• GOAL OF THE EXERCISE: Among these records, tally each line with the word "routing"; the answer is that number alone.

Stored data:
========

**src/design/csl_pkg.sv**
```systemverilog
// shared types and constants for the calibration sweep linear fit block
// no dependencies; imported by csl_mul, csl_div and the top level
`default_nettype none
package csl_pkg;

    // arithmetic widths of the serial units
    localparam int ACC_W  = 64;
    localparam int PROD_W = 96;
    localparam int CNT_W  = $clog2(PROD_W);

    // micrometres per volt in Q16.8 times the millivolt scale
    localparam logic [ACC_W-1:0] SCALE_K = 64'd256000;

    // request codes
    typedef enum logic [2:0] {
        REQ_COMMIT = 3'd0,
        REQ_SET    = 3'd1,
        REQ_INC    = 3'd2,
        REQ_DEC    = 3'd3,
        REQ_HALT   = 3'd4
    } t_req;

    // configuration register indexes
    typedef enum logic [1:0] {
        CFG_SAMPLE_COUNT = 2'd0,
        CFG_START_LOC    = 2'd1,
        CFG_END_LOC      = 2'd2,
        CFG_LOC_STEP     = 2'd3
    } t_cfg;

    // sequencer states
    typedef enum logic [3:0] {
        S_IDLE,
        S_XX,
        S_XY,
        S_ND,
        S_SX2,
        S_NXY,
        S_SXY,
        S_EMUL,
        S_EDIV,
        S_LOC,
        S_VMUL,
        S_VDIV,
        S_FIN
    } t_state;

endpackage
`default_nettype wire

```
**src/design/csl_div.sv**
```systemverilog
// restoring divider, one quotient bit per cycle, quotient magnitude capped
// depends on csl_pkg; result is capped at 2**(QW-1)
`default_nettype none
module csl_div #(
    parameter int QW = 24
) (
    input  wire logic                        i_clk,
    input  wire logic                        i_rst_n,
    input  wire logic                        i_start,
    input  wire logic [csl_pkg::PROD_W-1:0]  i_dividend,
    input  wire logic [csl_pkg::ACC_W-1:0]   i_divisor,
    output logic                             o_done,
    output logic [QW-1:0]                    o_mag
);
    import csl_pkg::*;

    localparam logic [CNT_W-1:0] CNT_TOP = CNT_W'(PROD_W - 1);
    localparam logic [CNT_W-1:0] Q_TOP   = CNT_W'(QW - 1);

    logic              r_busy;
    logic              r_fin;
    logic [CNT_W-1:0]  r_cnt;
    logic [PROD_W-1:0] r_dvd;
    logic [ACC_W-1:0]  r_dvs;
    logic [ACC_W-1:0]  r_rem;
    logic [QW-2:0]     r_q;
    logic              r_big;
    logic [ACC_W:0]    w_rem_sh;
    logic [ACC_W:0]    w_diff;
    logic              w_ge;

    // trial subtract
    always_comb begin
        w_rem_sh = {r_rem, r_dvd[PROD_W-1]};
        w_diff   = w_rem_sh - {1'b0, r_dvs};
        w_ge     = !w_diff[ACC_W];
    end

    // control
    always_ff @(posedge i_clk) begin
        if (!i_rst_n) begin
            r_busy <= 1'b0;
            r_fin  <= 1'b0;
        end else begin
            r_fin <= 1'b0;
            if (i_start) begin
                r_busy <= 1'b1;
            end else if (r_busy && r_cnt == '0) begin
                r_busy <= 1'b0;
                r_fin  <= 1'b1;
            end
        end
    end

    // datapath
    always_ff @(posedge i_clk) begin
        if (i_start) begin
            r_cnt <= CNT_TOP;
            r_dvd <= i_dividend;
            r_dvs <= i_divisor;
            r_rem <= '0;
            r_q   <= '0;
            r_big <= 1'b0;
        end else if (r_busy) begin
            r_cnt <= r_cnt - 1'b1;
            r_dvd <= r_dvd << 1;
            r_rem <= w_ge ? w_diff[ACC_W-1:0] : w_rem_sh[ACC_W-1:0];
            r_q   <= {r_q[QW-3:0], w_ge};
            if (w_ge && r_cnt >= Q_TOP) begin
                r_big <= 1'b1;
            end
        end
    end

    assign o_done = r_fin;
    assign o_mag  = r_big ? {1'b1, {(QW-1){1'b0}}} : {1'b0, r_q};
endmodule
`default_nettype wire

```
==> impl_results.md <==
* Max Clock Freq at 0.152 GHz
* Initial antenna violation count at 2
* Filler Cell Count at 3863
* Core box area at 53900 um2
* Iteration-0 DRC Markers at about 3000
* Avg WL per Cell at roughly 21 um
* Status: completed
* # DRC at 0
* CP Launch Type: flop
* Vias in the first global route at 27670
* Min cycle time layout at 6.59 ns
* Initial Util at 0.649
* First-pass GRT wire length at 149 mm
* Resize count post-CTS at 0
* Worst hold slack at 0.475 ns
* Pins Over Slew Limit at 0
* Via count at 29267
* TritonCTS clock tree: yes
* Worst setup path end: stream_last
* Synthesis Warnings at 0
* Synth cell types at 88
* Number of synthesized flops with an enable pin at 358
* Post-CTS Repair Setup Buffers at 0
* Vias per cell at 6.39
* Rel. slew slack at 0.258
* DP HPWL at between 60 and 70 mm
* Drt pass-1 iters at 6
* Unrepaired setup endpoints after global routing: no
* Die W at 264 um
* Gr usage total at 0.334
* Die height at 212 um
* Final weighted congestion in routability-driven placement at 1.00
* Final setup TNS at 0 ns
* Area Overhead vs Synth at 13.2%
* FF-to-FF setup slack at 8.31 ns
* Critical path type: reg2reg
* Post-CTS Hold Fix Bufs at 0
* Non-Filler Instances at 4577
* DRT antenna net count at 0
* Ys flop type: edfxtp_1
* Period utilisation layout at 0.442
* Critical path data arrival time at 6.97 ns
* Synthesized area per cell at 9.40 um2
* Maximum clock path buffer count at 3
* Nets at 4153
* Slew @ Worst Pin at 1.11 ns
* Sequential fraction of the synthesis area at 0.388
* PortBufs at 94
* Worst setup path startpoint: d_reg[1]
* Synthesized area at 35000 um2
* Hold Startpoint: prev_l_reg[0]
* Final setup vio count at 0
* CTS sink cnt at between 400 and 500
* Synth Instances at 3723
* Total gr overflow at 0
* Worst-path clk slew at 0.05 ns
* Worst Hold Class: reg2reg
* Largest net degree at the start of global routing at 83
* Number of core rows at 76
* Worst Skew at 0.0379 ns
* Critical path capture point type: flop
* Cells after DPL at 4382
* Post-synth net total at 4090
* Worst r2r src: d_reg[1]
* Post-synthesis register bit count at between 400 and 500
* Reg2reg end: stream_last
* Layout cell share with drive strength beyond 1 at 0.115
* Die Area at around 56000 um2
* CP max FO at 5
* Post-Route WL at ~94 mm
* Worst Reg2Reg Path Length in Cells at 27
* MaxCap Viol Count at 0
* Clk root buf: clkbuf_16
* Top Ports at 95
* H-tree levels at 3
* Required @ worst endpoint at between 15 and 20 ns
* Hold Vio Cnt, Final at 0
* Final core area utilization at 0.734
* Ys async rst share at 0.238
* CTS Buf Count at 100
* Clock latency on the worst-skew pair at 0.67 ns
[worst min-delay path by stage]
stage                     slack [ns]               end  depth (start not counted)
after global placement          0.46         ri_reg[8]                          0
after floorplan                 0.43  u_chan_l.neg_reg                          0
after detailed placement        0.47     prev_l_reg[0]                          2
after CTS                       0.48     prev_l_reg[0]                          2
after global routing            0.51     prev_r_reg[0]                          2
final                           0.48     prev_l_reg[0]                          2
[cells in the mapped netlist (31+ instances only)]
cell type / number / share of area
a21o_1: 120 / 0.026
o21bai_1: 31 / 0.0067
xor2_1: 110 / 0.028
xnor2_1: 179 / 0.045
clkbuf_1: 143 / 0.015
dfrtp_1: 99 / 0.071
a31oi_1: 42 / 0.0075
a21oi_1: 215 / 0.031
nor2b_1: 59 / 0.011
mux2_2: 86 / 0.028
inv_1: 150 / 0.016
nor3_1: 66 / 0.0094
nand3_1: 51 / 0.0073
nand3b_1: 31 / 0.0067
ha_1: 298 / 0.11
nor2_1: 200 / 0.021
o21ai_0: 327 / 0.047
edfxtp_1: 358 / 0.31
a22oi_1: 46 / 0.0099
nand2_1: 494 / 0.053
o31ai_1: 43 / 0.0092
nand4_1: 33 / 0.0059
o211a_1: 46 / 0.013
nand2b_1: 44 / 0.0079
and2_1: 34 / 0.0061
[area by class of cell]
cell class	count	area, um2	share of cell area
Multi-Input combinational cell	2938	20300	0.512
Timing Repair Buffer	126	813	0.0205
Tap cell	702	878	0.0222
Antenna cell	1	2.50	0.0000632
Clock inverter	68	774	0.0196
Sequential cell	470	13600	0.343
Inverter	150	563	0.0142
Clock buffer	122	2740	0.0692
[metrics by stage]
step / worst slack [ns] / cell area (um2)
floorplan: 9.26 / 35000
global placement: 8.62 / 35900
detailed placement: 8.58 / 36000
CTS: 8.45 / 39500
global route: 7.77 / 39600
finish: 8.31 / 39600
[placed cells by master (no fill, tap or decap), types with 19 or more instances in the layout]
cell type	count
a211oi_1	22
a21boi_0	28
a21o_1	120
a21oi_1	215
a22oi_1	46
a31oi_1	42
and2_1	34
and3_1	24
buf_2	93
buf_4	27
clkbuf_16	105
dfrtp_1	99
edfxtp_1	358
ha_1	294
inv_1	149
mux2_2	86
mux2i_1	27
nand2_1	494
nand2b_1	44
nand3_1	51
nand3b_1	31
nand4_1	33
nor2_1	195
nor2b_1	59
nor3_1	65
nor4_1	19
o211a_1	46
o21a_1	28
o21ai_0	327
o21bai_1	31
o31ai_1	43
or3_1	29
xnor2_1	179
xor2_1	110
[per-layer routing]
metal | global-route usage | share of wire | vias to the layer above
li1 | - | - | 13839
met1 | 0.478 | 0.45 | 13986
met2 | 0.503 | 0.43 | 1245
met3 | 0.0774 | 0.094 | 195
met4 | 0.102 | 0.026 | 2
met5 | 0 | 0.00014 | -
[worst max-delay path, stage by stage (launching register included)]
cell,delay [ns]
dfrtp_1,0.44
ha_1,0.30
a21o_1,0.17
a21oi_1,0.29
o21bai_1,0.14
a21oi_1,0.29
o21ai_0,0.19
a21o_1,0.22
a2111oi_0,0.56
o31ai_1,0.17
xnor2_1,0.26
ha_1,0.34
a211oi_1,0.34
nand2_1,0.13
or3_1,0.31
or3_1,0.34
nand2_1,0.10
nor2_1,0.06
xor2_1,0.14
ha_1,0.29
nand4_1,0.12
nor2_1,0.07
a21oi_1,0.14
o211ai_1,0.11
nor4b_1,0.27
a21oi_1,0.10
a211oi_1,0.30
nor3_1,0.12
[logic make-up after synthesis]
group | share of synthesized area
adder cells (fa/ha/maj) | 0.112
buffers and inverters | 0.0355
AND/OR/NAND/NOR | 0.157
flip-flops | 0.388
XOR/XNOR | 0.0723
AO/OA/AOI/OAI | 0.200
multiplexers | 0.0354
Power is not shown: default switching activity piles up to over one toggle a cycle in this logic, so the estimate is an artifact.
$ cat src/rtl/gsp_result_if.sv
// Result channel of the gripper stepper driver: coil drive and position status.
// Depends on gsp_pkg for the coil pattern type.
interface gsp_result_if;
  import gsp_pkg::*;
  logic               valid;
  logic               ready;
  coils_t             coils;
  logic               coils_update;
  logic signed [15:0] position;
  logic               at_target;

  modport source (output valid, output coils, output coils_update, output position,
                  output at_target, input ready);
  modport sink   (input valid, input coils, input coils_update, input position,
                  input at_target, output ready);
endinterface

$ cat src/rtl/gsp_cfg_if.sv
// Configuration write channel of the gripper stepper driver.
// Register index and write data; depends on gsp_pkg for the index type.
interface gsp_cfg_if;
  import gsp_pkg::*;
  logic        valid;
  logic        ready;
  reg_idx_t    index;
  logic [15:0] data;

  modport source (output valid, output index, output data, input ready);
  modport sink   (input valid, input index, input data, output ready);
endinterface

$ cat src/rtl/gripper_stepper_position_driver.sv
// Full-step position controller for a four-coil unipolar gripper stepper.
// Depends on gsp_pkg and the gsp_item_if, gsp_result_if and gsp_cfg_if interfaces.
//
// Usage:
//   item   : valid/ready input. func selects tick (now_ms carries the time) or an
//            open, close or release command.
//   result : valid/ready output, one transfer for every item transfer, in order.
//   cfg    : register writes (tick interval, open/close/release targets); always
//            ready, written at any transfer, meant to change only while idle.
// Result valid rises in the cycle after the item transfer. An item is taken in
// every cycle while the result register is empty or being drained in the same
// cycle, so the sustained rate is one item per clock; the whole step decision
// (time compare, one-step move, phase table) sits between the item transfer and
// the result register.
// When the receiver stalls, the result register holds and item.ready drops
// until that result transfers; no item is lost or dropped.
// Reset (rst, synchronous) empties the result register, zeroes phase, position,
// target and last tick time, marks the gripper closed and loads the register
// defaults (interval 2 ms, open -900, close 1400, release 100 steps).
module gripper_stepper_position_driver #(
  parameter int POSITION_WIDTH = 16
) (
  input  logic         clk,
  input  logic         rst,
  gsp_item_if.sink     item,
  gsp_result_if.source result,
  gsp_cfg_if.sink      cfg
);
  import gsp_pkg::*;

  // Configuration registers
  logic        [7:0]  tick_interval;
  logic signed [15:0] open_steps;
  logic signed [15:0] close_steps;
  logic signed [15:0] release_steps;

  // Controller state
  logic        [1:0]                phase;
  logic signed [POSITION_WIDTH-1:0] moved_steps;
  logic signed [POSITION_WIDTH-1:0] goal_steps;
  logic                             is_closed;
  logic        [31:0]               last_tick_time;

  logic        [1:0]                phase_next;
  logic signed [POSITION_WIDTH-1:0] moved_steps_next;
  logic signed [POSITION_WIDTH-1:0] goal_steps_next;
  logic                             is_closed_next;
  logic        [31:0]               last_tick_time_next;
  coils_t                           coils_next;
  logic                             update_next;

  logic        item_xfer;
  logic [31:0] elapsed;
  logic        tick_acts;
  func_t       func;

  // Take a new item whenever the result register is free this cycle
  assign item.ready = !result.valid || result.ready;
  assign item_xfer  = item.valid && item.ready;
  assign cfg.ready  = 1'b1;
  assign func       = func_t'(item.func);

  // Elapsed time wraps modulo 2^32
  assign elapsed   = item.now_ms - last_tick_time;
  assign tick_acts = elapsed >= {24'd0, tick_interval};

  // Step decision for one item
  always_comb begin
    phase_next          = phase;
    moved_steps_next    = moved_steps;
    goal_steps_next     = goal_steps;
    is_closed_next      = is_closed;
    last_tick_time_next = last_tick_time;
    coils_next          = COILS_OFF;
    update_next         = 1'b0;
    case (func)
      FUNC_TICK: begin
        if (tick_acts) begin
          last_tick_time_next = item.now_ms;
          update_next         = 1'b1;
          if (goal_steps > moved_steps) begin
            moved_steps_next = moved_steps + POSITION_WIDTH'(1);
            coils_next       = phase_coils(phase);
            phase_next       = phase + 2'd1;
          end else if (goal_steps < moved_steps) begin
            moved_steps_next = moved_steps - POSITION_WIDTH'(1);
            coils_next       = phase_coils(phase);
            phase_next       = phase - 2'd1;
          end
        end
      end
      FUNC_OPEN: begin
        if (is_closed) begin
          moved_steps_next = '0;
          goal_steps_next  = POSITION_WIDTH'(open_steps);
          is_closed_next   = 1'b0;
        end
      end
      FUNC_CLOSE: begin
        if (!is_closed) begin
          moved_steps_next = '0;
          goal_steps_next  = POSITION_WIDTH'(close_steps);
          is_closed_next   = 1'b1;
        end
      end
      FUNC_RELEASE: begin
        moved_steps_next = '0;
        goal_steps_next  = POSITION_WIDTH'(release_steps);
      end
      default: begin
        moved_steps_next = moved_steps;
      end
    endcase
  end

  // Advance controller state on each item transfer
  always_ff @(posedge clk) begin
    if (rst) begin
      phase          <= '0;
      moved_steps    <= '0;
      goal_steps     <= '0;
      is_closed      <= 1'b1;
      last_tick_time <= '0;
    end else if (item_xfer) begin
      phase          <= phase_next;
      moved_steps    <= moved_steps_next;
      goal_steps     <= goal_steps_next;
      is_closed      <= is_closed_next;
      last_tick_time <= last_tick_time_next;
    end
  end

  // Load configuration registers
  always_ff @(posedge clk) begin
    if (rst) begin
      tick_interval <= TICK_INTERVAL_RST;
      open_steps    <= OPEN_STEPS_RST;
      close_steps   <= CLOSE_STEPS_RST;
      release_steps <= RELEASE_STEPS_RST;
    end else if (cfg.valid && cfg.ready) begin
      case (cfg.index)
        REG_TICK_INTERVAL: tick_interval <= cfg.data[7:0];
        REG_OPEN_STEPS:    open_steps    <= cfg.data;
        REG_CLOSE_STEPS:   close_steps   <= cfg.data;
        REG_RELEASE_STEPS: release_steps <= cfg.data;
        default:           tick_interval <= tick_interval;
      endcase
    end
  end

  // Result register: hold while stalled, refill on each item transfer
  always_ff @(posedge clk) begin
    if (rst) begin
      result.valid <= 1'b0;
    end else if (item_xfer) begin
      result.valid <= 1'b1;
    end else if (result.ready) begin
      result.valid <= 1'b0;
    end
  end

  always_ff @(posedge clk) begin
    if (item_xfer) begin
      result.coils        <= coils_next;
      result.coils_update <= update_next;
      result.position     <= 16'(moved_steps_next);
      result.at_target    <= moved_steps_next == goal_steps_next;
    end
  end

endmodule

$ cat src/flat_wrapper.sv
// flat-port wrapper written by rule: the top's interface ports become plain ports
module gripper_stepper_position_driver_flat import gsp_pkg::*;
#(
  parameter int POSITION_WIDTH = 16
)
  (clk, rst, item_valid, item_func, item_now_ms, item_ready, result_valid, result_coils, result_coils_update, result_position, result_at_target, result_ready, cfg_valid, cfg_index, cfg_data, cfg_ready);
  gsp_item_if item_i ();
  gsp_result_if result_i ();
  gsp_cfg_if cfg_i ();
  input  logic clk;
  input  logic rst;
  input wire logic [$bits(item_i.valid)-1:0] item_valid;
  input wire logic [$bits(item_i.func)-1:0] item_func;
  input wire logic [$bits(item_i.now_ms)-1:0] item_now_ms;
  output wire logic [$bits(item_i.ready)-1:0] item_ready;
  output wire logic [$bits(result_i.valid)-1:0] result_valid;
  output wire logic [$bits(result_i.coils)-1:0] result_coils;
  output wire logic [$bits(result_i.coils_update)-1:0] result_coils_update;
  output wire logic [$bits(result_i.position)-1:0] result_position;
  output wire logic [$bits(result_i.at_target)-1:0] result_at_target;
  input wire logic [$bits(result_i.ready)-1:0] result_ready;
  input wire logic [$bits(cfg_i.valid)-1:0] cfg_valid;
  input wire logic [$bits(cfg_i.index)-1:0] cfg_index;
  input wire logic [$bits(cfg_i.data)-1:0] cfg_data;
  output wire logic [$bits(cfg_i.ready)-1:0] cfg_ready;
  assign item_i.valid = item_valid;
  assign item_i.func = item_func;
  assign item_i.now_ms = item_now_ms;
  assign item_ready = item_i.ready;
  assign result_valid = result_i.valid;
  assign result_coils = result_i.coils;
  assign result_coils_update = result_i.coils_update;
  assign result_position = result_i.position;
  assign result_at_target = result_i.at_target;
  assign result_i.ready = result_ready;
  assign cfg_i.valid = cfg_valid;
  assign cfg_i.index = cfg_index;
  assign cfg_i.data = cfg_data;
  assign cfg_ready = cfg_i.ready;
  gripper_stepper_position_driver #(.POSITION_WIDTH(POSITION_WIDTH)) u_core (.clk(clk), .rst(rst), .item(item_i), .result(result_i), .cfg(cfg_i));
endmodule
$ cat config.mk
export PLATFORM = sky130hd
export DESIGN_NAME = gripper_stepper_position_driver_flat
export DESIGN_NICKNAME = d
export VERILOG_FILES = /design/src/rtl/gsp_pkg.sv /design/src/rtl/gsp_item_if.sv /design/src/rtl/gsp_result_if.sv /design/src/rtl/gsp_cfg_if.sv /design/src/rtl/gripper_stepper_position_driver.sv /design/src/flat_wrapper.sv
export SDC_FILE = /design/constraint.sdc
export NUM_CORES = 1
export LEC_CHECK = 0
export ABC_AREA = 1
export BUFFER_PORTS_ARGS = -buffer_cell sky130_fd_sc_hd__clkbuf_2
export CAP_MARGIN = 30
export CORE_MARGIN = 4
export CORE_UTILIZATION = 40
export DETAILED_ROUTE_END_ITERATION = 12
export SLEW_MARGIN = 20
export SYNTH_ARGS = -nofsm -noshare
export SYNTH_HDL_FRONTEND = slang
export SYNTH_SLANG_ARGS = --single-unit
$ cat constraint.sdc
create_clock -name clk -period 4.1 [get_ports clk]
set_input_delay 0.82 -clock clk [delete_from_list [all_inputs] [get_ports clk]]
set_output_delay 0.82 -clock clk [all_outputs]
set_load 0.02 [all_outputs]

========

• RESULT OF THIS EXERCISE: 4